··· DATASET RECORDS

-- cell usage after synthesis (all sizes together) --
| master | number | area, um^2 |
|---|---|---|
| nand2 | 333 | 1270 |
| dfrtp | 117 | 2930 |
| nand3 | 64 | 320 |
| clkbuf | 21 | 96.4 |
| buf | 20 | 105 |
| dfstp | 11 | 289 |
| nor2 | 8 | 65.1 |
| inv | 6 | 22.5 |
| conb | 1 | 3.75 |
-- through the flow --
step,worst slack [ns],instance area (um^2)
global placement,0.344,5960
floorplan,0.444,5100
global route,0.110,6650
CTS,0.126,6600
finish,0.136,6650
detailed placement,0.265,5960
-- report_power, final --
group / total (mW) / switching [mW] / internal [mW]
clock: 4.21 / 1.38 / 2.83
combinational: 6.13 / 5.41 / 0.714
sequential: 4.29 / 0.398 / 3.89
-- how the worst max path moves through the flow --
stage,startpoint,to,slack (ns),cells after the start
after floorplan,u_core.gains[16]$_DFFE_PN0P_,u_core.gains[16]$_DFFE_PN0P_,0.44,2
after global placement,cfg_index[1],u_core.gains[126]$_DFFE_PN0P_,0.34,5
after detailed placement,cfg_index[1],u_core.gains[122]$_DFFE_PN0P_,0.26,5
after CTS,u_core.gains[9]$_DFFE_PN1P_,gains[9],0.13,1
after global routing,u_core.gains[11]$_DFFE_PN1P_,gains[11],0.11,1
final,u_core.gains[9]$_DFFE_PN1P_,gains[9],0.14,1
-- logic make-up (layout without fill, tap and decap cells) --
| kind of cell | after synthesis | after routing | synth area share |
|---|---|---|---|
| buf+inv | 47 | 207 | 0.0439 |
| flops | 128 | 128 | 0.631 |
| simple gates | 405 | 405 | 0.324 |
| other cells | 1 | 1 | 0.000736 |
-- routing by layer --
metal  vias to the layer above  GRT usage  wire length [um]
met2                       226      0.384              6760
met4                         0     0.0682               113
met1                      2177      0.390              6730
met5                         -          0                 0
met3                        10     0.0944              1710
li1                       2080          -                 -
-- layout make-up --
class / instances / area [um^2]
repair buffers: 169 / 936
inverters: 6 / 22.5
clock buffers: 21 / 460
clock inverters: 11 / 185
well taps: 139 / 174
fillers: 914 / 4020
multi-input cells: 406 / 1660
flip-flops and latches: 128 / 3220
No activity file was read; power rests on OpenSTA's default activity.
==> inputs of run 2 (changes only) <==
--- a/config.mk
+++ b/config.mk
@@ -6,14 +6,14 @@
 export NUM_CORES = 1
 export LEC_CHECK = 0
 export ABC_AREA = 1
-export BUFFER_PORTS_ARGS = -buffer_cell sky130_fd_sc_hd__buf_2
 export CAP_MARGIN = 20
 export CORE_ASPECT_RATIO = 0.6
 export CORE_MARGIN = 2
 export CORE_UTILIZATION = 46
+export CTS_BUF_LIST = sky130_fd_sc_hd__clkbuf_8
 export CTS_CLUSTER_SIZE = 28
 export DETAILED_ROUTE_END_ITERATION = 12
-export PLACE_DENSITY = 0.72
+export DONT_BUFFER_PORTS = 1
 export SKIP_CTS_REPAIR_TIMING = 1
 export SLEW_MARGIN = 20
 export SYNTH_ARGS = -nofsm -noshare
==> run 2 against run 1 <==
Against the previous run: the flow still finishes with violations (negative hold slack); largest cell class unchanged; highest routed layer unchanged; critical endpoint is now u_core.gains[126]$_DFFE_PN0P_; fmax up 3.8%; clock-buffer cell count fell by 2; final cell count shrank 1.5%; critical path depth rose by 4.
File: config.mk
export PLATFORM = sky130hd
export DESIGN_NAME = modem_join_command_sequencer
export DESIGN_NICKNAME = d
export VERILOG_FILES = /design/src/design/mjcs_pkg.sv /design/src/design/modem_join_command_sequencer.sv
export SDC_FILE = /design/constraint.sdc
export NUM_CORES = 1
export LEC_CHECK = 0
export BUFFER_PORTS_ARGS = -buffer_cell sky130_fd_sc_hd__buf_2
export CORE_MARGIN = 10
export CORE_UTILIZATION = 60
export DETAILED_ROUTE_END_ITERATION = 8
export PLACE_DENSITY = 0.76
export REMOVE_ABC_BUFFERS = 1
export SYNTH_ARGS = -nofsm -noshare
export SYNTH_HDL_FRONTEND = slang
export SYNTH_SLANG_ARGS = --single-unit
File: constraint.sdc
create_clock -name aclk -period 4.2 [get_ports aclk]
set_input_delay 0.84 -clock aclk [delete_from_list [all_inputs] [get_ports aclk]]
set_output_delay 0.84 -clock aclk [all_outputs]
set_load 0.03 [all_outputs]
File: src/design/mjcs_pkg.sv
// Shared types and constants for the modem join command sequencer.
package mjcs_pkg;

    // Join machine states
    localparam logic [3:0] PH_STARTUP   = 4'd0;
    localparam logic [3:0] PH_RESET     = 4'd1;
    localparam logic [3:0] PH_SETINFO   = 4'd2;
    localparam logic [3:0] PH_METHOD    = 4'd3;
    localparam logic [3:0] PH_CHK_ABP   = 4'd4;
    localparam logic [3:0] PH_WAIT_ABP  = 4'd5;
    localparam logic [3:0] PH_CHK_OTAA  = 4'd6;
    localparam logic [3:0] PH_WAIT_OTAA = 4'd7;
    localparam logic [3:0] PH_JOINED    = 4'd8;
    localparam logic [3:0] PH_NEEDKEYS  = 4'd9;
    localparam logic [3:0] PH_FAILURE   = 4'd10;

    // Command codes
    localparam logic [3:0] CMD_NONE      = 4'd0;
    localparam logic [3:0] CMD_RESET     = 4'd1;
    localparam logic [3:0] CMD_DEV_ADDR  = 4'd2;
    localparam logic [3:0] CMD_NWK_KEY   = 4'd3;
    localparam logic [3:0] CMD_APP_SKEY  = 4'd4;
    localparam logic [3:0] CMD_APP_EUI   = 4'd5;
    localparam logic [3:0] CMD_APP_KEY   = 4'd6;
    localparam logic [3:0] CMD_JOIN_ABP  = 4'd7;
    localparam logic [3:0] CMD_JOIN_OTAA = 4'd8;

    localparam logic JOIN_MODE_ABP = 1'b0;

    // Join attempts allowed before giving up
    localparam int unsigned RETRY_LIMIT = 5;

    // Received bytes of interest
    localparam logic [7:0] CH_CR  = 8'h0D;
    localparam logic [7:0] CH_LF  = 8'h0A;
    localparam logic [7:0] CH_NUL = 8'h00;
    localparam logic [7:0] CH_R   = 8'h52;
    localparam logic [7:0] CH_N   = 8'h4E;

    // Longest keyword plus its terminator: nothing past this decides a match
    localparam int KW_SPAN  = 14;
    localparam int KW_IDX_W = $clog2(KW_SPAN);
    localparam int KW_BITS  = 8 * KW_SPAN;

    typedef logic [KW_SPAN-1:0][7:0] line_t;
    typedef logic [KW_BITS-1:0] kw_t;   // first character in the top byte

    localparam kw_t KW_OK        = {"ok", {(KW_SPAN-2){8'h00}}};
    localparam kw_t KW_NO_KEYS   = {"keys_", "not", "_init", {(KW_SPAN-13){8'h00}}};
    localparam kw_t KW_BAD_PARAM = {"invalid", "_param", {(KW_SPAN-13){8'h00}}};
    localparam kw_t KW_NO_CHAN   = {"no_free", "_ch", {(KW_SPAN-10){8'h00}}};
    localparam kw_t KW_ACCEPTED  = {"accepted", {(KW_SPAN-8){8'h00}}};
    localparam kw_t KW_DENIED    = {"denied", {(KW_SPAN-6){8'h00}}};

    localparam logic [KW_IDX_W-1:0] LEN_OK        = KW_IDX_W'(2);
    localparam logic [KW_IDX_W-1:0] LEN_NO_KEYS   = KW_IDX_W'(13);
    localparam logic [KW_IDX_W-1:0] LEN_BAD_PARAM = KW_IDX_W'(13);
    localparam logic [KW_IDX_W-1:0] LEN_NO_CHAN   = KW_IDX_W'(10);
    localparam logic [KW_IDX_W-1:0] LEN_ACCEPTED  = KW_IDX_W'(8);
    localparam logic [KW_IDX_W-1:0] LEN_DENIED    = KW_IDX_W'(6);

    // One item's worth of results, drained one command per cycle while m_ready is high
    typedef struct packed {
        logic [2:0][3:0] cmd;
        logic [1:0]      cnt;
        logic [3:0]      phase;
        logic            running;
    } pkt_t;

    // Line equals keyword: all its characters, then a terminator
    function automatic logic line_is(input line_t line, input kw_t kw,
                                     input logic [KW_IDX_W-1:0] len);
        logic hit;
        hit = 1'b1;
        for (int i = 0; i < KW_SPAN; i++) begin
            if (i < int'(len)) begin
                if (line[i] != kw[KW_BITS-1-8*i -: 8]) hit = 1'b0;
            end else if (i == int'(len)) begin
                if (line[i] != CH_NUL) hit = 1'b0;
            end
        end
        return hit;
    endfunction

endpackage

File: src/design/modem_join_command_sequencer.sv
// Join command sequencer: line capture, keyword match and join state machine.

// A request is taken in any cycle the skid slot is free, so a new one may follow
// every cycle. A received byte yields one result; a poll yields one to three
// results (one per emitted command, or a single none); the result port shows
// one per cycle while m_ready is high, so a poll issuing several commands holds
// the output until each is taken; sustained throughput is set by that port.
// Only the first 14 line bytes are kept in flops, as no keyword reaches further;
// the write index counts on, saturating at LINE_DEPTH. No clearing after reset.
module modem_join_command_sequencer
    import mjcs_pkg::*;
#(
    parameter int LINE_DEPTH = 64
) (
    input  logic       aclk,
    input  logic       aresetn,
    input  logic       cfg_wr_en,
    input  logic       cfg_wr_data,
    input  logic       s_valid,
    output logic       s_ready,
    input  logic       s_action,
    input  logic [7:0] s_rx_byte,
    output logic       m_valid,
    input  logic       m_ready,
    output logic [3:0] m_command,
    output logic       m_last,
    output logic [3:0] m_join_state,
    output logic       m_running
);

    localparam int IDX_W = $clog2(LINE_DEPTH + 1);

    logic                join_mode_reg;
    line_t               line_reg;
    logic [IDX_W-1:0]    idx_reg, idx_next;
    logic                line_ready_reg, line_ready_next;
    logic [3:0]          phase_reg, phase_next;
    logic                running_reg, running_next;
    logic [3:0]          attempt_reg, attempt_next;

    logic                lw_en;
    logic [KW_IDX_W-1:0] lw_addr;
    logic [7:0]          lw_data;

    pkt_t                head_reg, head_next, pend_reg, pend_next, new_pkt;
    logic                head_valid_reg, head_valid_next;
    logic                pend_valid_reg, pend_valid_next;
    logic [1:0]          pos_reg, pos_next;

    logic                acc, head_done, rdy;
    logic [1:0]          n_cmd;
    logic [2:0][3:0]     cmd_v;
    logic [4:0]          attempt_sum;
    logic                hit_rn, hit_ok, hit_keys, hit_inval, hit_nofree, hit_acc, hit_deny;

    assign hit_rn     = (line_reg[0] == CH_R) && (line_reg[1] == CH_N);
    assign hit_ok     = line_is(line_reg, KW_OK, LEN_OK);
    assign hit_keys   = line_is(line_reg, KW_NO_KEYS, LEN_NO_KEYS);
    assign hit_inval  = line_is(line_reg, KW_BAD_PARAM, LEN_BAD_PARAM);
    assign hit_nofree = line_is(line_reg, KW_NO_CHAN, LEN_NO_CHAN);
    assign hit_acc    = line_is(line_reg, KW_ACCEPTED, LEN_ACCEPTED);
    assign hit_deny   = line_is(line_reg, KW_DENIED, LEN_DENIED);

    assign s_ready      = !pend_valid_reg;
    assign acc          = s_valid && s_ready;
    assign m_valid      = head_valid_reg;
    assign m_command    = head_reg.cmd[pos_reg];
    assign m_last       = (pos_reg == head_reg.cnt - 2'd1);
    assign m_join_state = head_reg.phase;
    assign m_running    = head_reg.running;
    assign head_done    = head_valid_reg && m_ready && m_last;
    assign attempt_sum  = {1'b0, attempt_reg} + 5'd1;

    // Line capture and join machine, evaluated on the accepted request
    always_comb begin
        idx_next        = idx_reg;
        line_ready_next = line_ready_reg;
        phase_next      = phase_reg;
        running_next    = running_reg;
        attempt_next    = attempt_reg;
        lw_en           = 1'b0;
        lw_addr         = idx_reg[KW_IDX_W-1:0];
        lw_data         = s_rx_byte;
        cmd_v           = '{CMD_NONE, CMD_NONE, CMD_NONE};
        n_cmd           = 2'd0;
        rdy             = line_ready_reg;
        if (acc) begin
            if (s_action) begin
                if (s_rx_byte == CH_CR) begin
                    lw_en           = (idx_reg < IDX_W'(KW_SPAN));
                    lw_data         = CH_NUL;
                    idx_next        = '0;
                    line_ready_next = 1'b1;
                end else if (s_rx_byte != CH_NUL && s_rx_byte != CH_LF) begin
                    if (idx_reg < IDX_W'(LINE_DEPTH)) begin
                        lw_en    = (idx_reg < IDX_W'(KW_SPAN));
                        idx_next = idx_reg + IDX_W'(1);
                    end
                end
            end else begin
                line_ready_next = 1'b0;
                if (!running_reg) begin
                    case (phase_reg)
                        PH_STARTUP: begin
                            cmd_v[0]   = CMD_RESET;
                            n_cmd      = 2'd1;
                            phase_next = PH_RESET;
                        end
                        PH_RESET: begin
                            if (rdy) phase_next = hit_rn ? PH_SETINFO : PH_FAILURE;
                        end
                        PH_SETINFO: begin
                            if (join_mode_reg == JOIN_MODE_ABP) begin
                                cmd_v = '{CMD_APP_SKEY, CMD_NWK_KEY, CMD_DEV_ADDR};
                                n_cmd = 2'd3;
                            end else begin
                                cmd_v = '{CMD_NONE, CMD_APP_KEY, CMD_APP_EUI};
                                n_cmd = 2'd2;
                            end
                            phase_next = PH_METHOD;
                        end
                        PH_METHOD: begin
                            if (rdy) begin
                                n_cmd = 2'd1;
                                if (join_mode_reg == JOIN_MODE_ABP) begin
                                    cmd_v[0]   = CMD_JOIN_ABP;
                                    phase_next = PH_CHK_ABP;
                                end else begin
                                    cmd_v[0]   = CMD_JOIN_OTAA;
                                    phase_next = PH_CHK_OTAA;
                                end
                                attempt_next = (attempt_sum > 5'd15) ? 4'd15 : attempt_sum[3:0];
                                // limit checked on the unsaturated count
                                if (attempt_sum > 5'(RETRY_LIMIT)) phase_next = PH_FAILURE;
                            end
                        end
                        PH_CHK_ABP: begin
                            if (rdy) begin
                                if (hit_ok) begin
                                    phase_next = PH_WAIT_ABP;
                                end else if (hit_keys) begin
                                    phase_next = PH_NEEDKEYS;
                                end else begin
                                    cmd_v[0] = CMD_JOIN_ABP;
                                    n_cmd    = 2'd1;
                                end
                            end
                        end
                        PH_WAIT_ABP: begin
                            if (rdy) phase_next = hit_acc ? PH_JOINED : PH_STARTUP;
                        end
                        PH_CHK_OTAA: begin
                            if (rdy) begin
                                if (hit_ok)          phase_next = PH_WAIT_OTAA;
                                else if (hit_keys)   phase_next = PH_NEEDKEYS;
                                else if (hit_inval)  phase_next = PH_METHOD;
                                else if (hit_nofree) phase_next = PH_STARTUP;
                            end
                        end
                        PH_WAIT_OTAA: begin
                            if (rdy) begin
                                if (hit_acc)         phase_next = PH_JOINED;
                                else if (hit_deny)   phase_next = PH_METHOD;
                                else if (hit_nofree) phase_next = PH_STARTUP;
                            end
                        end
                        PH_JOINED: begin
                            attempt_next = 4'd0;
                            running_next = 1'b1;
                        end
                        default: begin
                        end
                    endcase
                end
            end
        end
        new_pkt.cmd     = cmd_v;
        new_pkt.cnt     = (n_cmd == 2'd0) ? 2'd1 : n_cmd;
        new_pkt.phase   = phase_next;
        new_pkt.running = running_next;
    end

    // Result head plus one skid slot
    always_comb begin
        head_next       = head_reg;
        head_valid_next = head_valid_reg;
        pend_next       = pend_reg;
        pend_valid_next = pend_valid_reg;
        pos_next        = pos_reg;
        if (!head_valid_reg || head_done) begin
            pos_next = 2'd0;
            if (pend_valid_reg) begin
                head_next       = pend_reg;
                head_valid_next = 1'b1;
                pend_valid_next = 1'b0;
            end else begin
                head_next       = new_pkt;
                head_valid_next = acc;
            end
        end else begin
            if (m_ready) pos_next = pos_reg + 2'd1;
            if (acc) begin
                pend_next       = new_pkt;
                pend_valid_next = 1'b1;
            end
        end
    end

    always_ff @(posedge aclk) begin
        if (!aresetn) begin
            join_mode_reg  <= JOIN_MODE_ABP;
            idx_reg        <= '0;
            line_ready_reg <= 1'b0;
            phase_reg      <= PH_STARTUP;
            running_reg    <= 1'b0;
            attempt_reg    <= 4'd0;
            head_valid_reg <= 1'b0;
            pend_valid_reg <= 1'b0;
            pos_reg        <= 2'd0;
        end else begin
            if (cfg_wr_en) join_mode_reg <= cfg_wr_data;
            idx_reg        <= idx_next;
            line_ready_reg <= line_ready_next;
            phase_reg      <= phase_next;
            running_reg    <= running_next;
            attempt_reg    <= attempt_next;
            head_valid_reg <= head_valid_next;
            pend_valid_reg <= pend_valid_next;
            pos_reg        <= pos_next;
        end
    end

    always_ff @(posedge aclk) begin
        if (lw_en) line_reg[lw_addr] <= lw_data;
        head_reg <= head_next;
        pend_reg <= pend_next;
    end

    a_pend_behind_head: assert property (@(posedge aclk) disable iff (!aresetn)
        pend_valid_reg |-> head_valid_reg)
        else $error("skid slot filled with empty head");

    a_pos_in_range: assert property (@(posedge aclk) disable iff (!aresetn)
        head_valid_reg |-> (pos_reg < head_reg.cnt))
        else $error("result position past command count");

    a_running_sticks: assert property (@(posedge aclk) disable iff (!aresetn)
        running_reg |=> running_reg)
        else $error("running flag dropped");

    a_running_joined: assert property (@(posedge aclk) disable iff (!aresetn)
        running_reg |-> (phase_reg == PH_JOINED))
        else $error("running outside joined state");

    a_index_bound: assert property (@(posedge aclk) disable iff (!aresetn)
        idx_reg <= IDX_W'(LINE_DEPTH))
        else $error("line index beyond depth");

endmodule
==> out/results.ini <==
[logic_synthesis]
syn_inst = 524
netlist_top_cells_count = edfxtp_1, nor2_1, nand2_1, dfxtp_1
synth_top_flop_cell = edfxtp_1
yosys_warnings = 0
synth-seq-cells = 162
ys_seq_area_frac = 0.677
synth-async-reset-ratio = 0
synth_top_area_cell = edfxtp_1
synth_top_area_share = 0.613
avgSynthCellArea_um2 = 13.1
synth_area_um2 = 6860
synthMostInstantiatedCell = edfxtp_1
synth-edff-count = 140
ys_top_cells_by_area = edfxtp_1, dfxtp_1, nor2_1
synth_cell_types = 50

[timing]
slew_headroom = 0.453
period_share = 0.785
hold_ws_ps = 518
clock.fmax_mhz = 303
rsz0062_at_grt = false
tightestPinTransition_ps = 818
finalHoldViolCount = 0
fin_worst_skew_ps = 13.2
setup_viol = 0
setup_tns_ps = 0
drv_slew = 0
period_minus_slack_ps = 3300

[worst_hold_path]
hold_class = flop to flop
holdPathStages = 2
min_to = pos_reg[1]$_SDFFE_PP0P_
hp-start = m_valid$_SDFFE_PN0P_

[cts]
holdBufCountCts = 0
cts-buffers-inserted = 17
cts-htree-levels = 4
cts_tree = built
clkTransAtPathRegs_ps = 70
cts-root-buf = clkbuf_16
insertion_delay_ps = 430
post_cts_resized = 0
cts_num_sinks = 162
clockBufferDepth = 2
postCtsSetupBuffers = 0

[route]
drc_errors = 0
num_vias = 4587
drtIter0Drc = 450
ant_nets = 0
viasPerCell = 6.44
wire_per_inst_um = 22.2
drt_wl_total_um = 15800
firstDrtPassIters = 6

[pwr]
swShare = 0.230
clkPwrFrac = 0.438
combPwrFrac = 0.040
p_seq_frac = 0.523
p_per_area_nw_per_um2 = 445
power_switching_uw = 789
p_leak_nw = 2.65
power_mw = 3.44
internal-power_mw = 2.65
max-vdd-ir-drop_v = 0.000469

[status]
status = finished, final reports clean

[critical_path]
path_class = flop to flop
cpMostUsedCell = or4_1
worstSetupStartpointType = flop
critPathBufInv = 0
slowest_delay_ps = 560
worstPathMaxFanout = 4
endpoint_kind = flop
rrSetupSlack_ps = 900
worst_ep_arrival_time_ps = 3450
reg2reg_from = line_reg[18]$_DFFE_PP_
cp.required_ps = 4360
rr_endpoint = pend_reg[1]$_DFFE_PP_
cp_cell_sequence = or4_1 -> or4b_1 -> or4_1 -> nor3_1 -> o21ai_0 -> a211oi_1 -> a21oi_1
cp.depth = 7
critPathSlowestCell = or4_1
crit_family = simple AND/OR/NAND/NOR gates
reg2reg_depth = 7

[global_route]
antenna_found_initial = 0
grt_pass1_wl_um = 24800
grt_pass1_vias = 4563
grt_use_total = 0.198
grt_start_max_net_pins = 17
overflow = 0

[placed_design]
globalplace.congestion = 0.984
port_buffers = 26
hpwlAfterDp_um = 11000
place_inst = 681

[layout]
area_growth_pct = 12.7
largest_reg_flops = 112
n_antenna_cell = 0
nets = 581
drive_above_1_share = 0.136
instances_no_fill = 712

[floorplan]
num_rows = 38
die_w_um = 127
ioPinCount = 27
die_height_um = 127
dieArea_um2 = 16100
start_util = 0.622
core-area_um2 = 11000

[job]
drv_cap = 0

==> per-stage QoR <==
stage | utilization | setup WS (ps) | instance area (µm²)
floorplan | - | 1180 | 6770
global placement | 0.649 | 1030 | 7160
detailed placement | 0.649 | 962 | 7160
CTS | 0.701 | 958 | 7730
global route | 0.701 | 737 | 7730
finish | 0.701 | 903 | 7730
==> cell families (layout without fill, tap and decap cells) <==
kind of cell,after synthesis,after routing,synth area share
simple gates,253,253,0.219
flops,162,162,0.677
compound gates,48,48,0.0458
buf+inv,37,85,0.0224
xor+xnor,9,9,0.0115
mux,9,9,0.0137
fa+ha+maj,6,6,0.0109
==> tightest hold or removal path, delay by kind of cell, from the launching register on <==
| kind | cells | cell delay [ps] |
|---|---|---|
| DFF | 1 | 320 |
| and+or+nand+nor | 2 | 160 |
==> how the worst max path moves through the flow <==
stage                                       start                        end
after floorplan           line_reg[108]$_DFFE_PP_  m_join_state[2]$_DFFE_PP_
after global placement     line_reg[18]$_DFFE_PP_  m_join_state[1]$_DFFE_PP_
after detailed placement   line_reg[18]$_DFFE_PP_  m_join_state[1]$_DFFE_PP_
after CTS                  line_reg[18]$_DFFE_PP_  m_join_state[1]$_DFFE_PP_
after global routing       line_reg[18]$_DFFE_PP_  m_join_state[1]$_DFFE_PP_
final                      line_reg[18]$_DFFE_PP_      pend_reg[1]$_DFFE_PP_
==> area by class of cell <==
type                            instances  area, µm²
Clock buffer                           17        425
Inverter                               17       63.8
Sequential cell                       162       4640
Timing Repair Buffer                   37        213
Tap cell                              140        175
Fill cell                             745       3300
Multi-Input combinational cell        325       2060
Clock inverter                         14        149
==> layer usage <==
layer	GRT usage	vias up	wire length, µm
met5	0	-	0
met4	0.0851	0	363
met3	0.0554	37	1260
met2	0.315	204	7790
met1	0.248	2271	6380
li1	-	2075	-
==> cells in the final DEF, fill, tap and decap left out, types with 13 or more instances in the layout <==
cell type	instances
buf_2	26
nor4_1	13
nand4b_1	16
inv_1	16
dfxtp_1	22
clkbuf_16	17
nand4_1	16
nand3_1	16
nand2_1	40
nor2_1	48
edfxtp_1	140
==> power by group through the flow <==
stage          clock network (mW)  registers (mW)  logic, mW
3_5_place_dp                    0            1.83      0.137
2_1_floorplan                   0            1.84     0.0653
5_1_grt                      1.59            1.80      0.150
4_1_cts                      1.52            1.80      0.139
3_3_place_gp                    0            1.83      0.134
6_report                     1.50            1.80      0.137
(Power assumes the default switching activity.)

······

(HOW TO COMPLETE THIS TASK):
All lines above between those holding "buf | 20 | 105 |" and "final,u_core.gains[9]$_DFFE_PN1P_,gains[9],0.14,1", inclusive, must be set down unchanged, and no other line may be included.

(ANSWER TO THIS TASK):
| buf | 20 | 105 |
| dfstp | 11 | 289 |
| nor2 | 8 | 65.1 |
| inv | 6 | 22.5 |
| conb | 1 | 3.75 |
-- through the flow --
step,worst slack [ns],instance area (um^2)
global placement,0.344,5960
floorplan,0.444,5100
global route,0.110,6650
CTS,0.126,6600
finish,0.136,6650
detailed placement,0.265,5960
-- report_power, final --
group / total (mW) / switching [mW] / internal [mW]
clock: 4.21 / 1.38 / 2.83
combinational: 6.13 / 5.41 / 0.714
sequential: 4.29 / 0.398 / 3.89
-- how the worst max path moves through the flow --
stage,startpoint,to,slack (ns),cells after the start
after floorplan,u_core.gains[16]$_DFFE_PN0P_,u_core.gains[16]$_DFFE_PN0P_,0.44,2
after global placement,cfg_index[1],u_core.gains[126]$_DFFE_PN0P_,0.34,5
after detailed placement,cfg_index[1],u_core.gains[122]$_DFFE_PN0P_,0.26,5
after CTS,u_core.gains[9]$_DFFE_PN1P_,gains[9],0.13,1
after global routing,u_core.gains[11]$_DFFE_PN1P_,gains[11],0.11,1
final,u_core.gains[9]$_DFFE_PN1P_,gains[9],0.14,1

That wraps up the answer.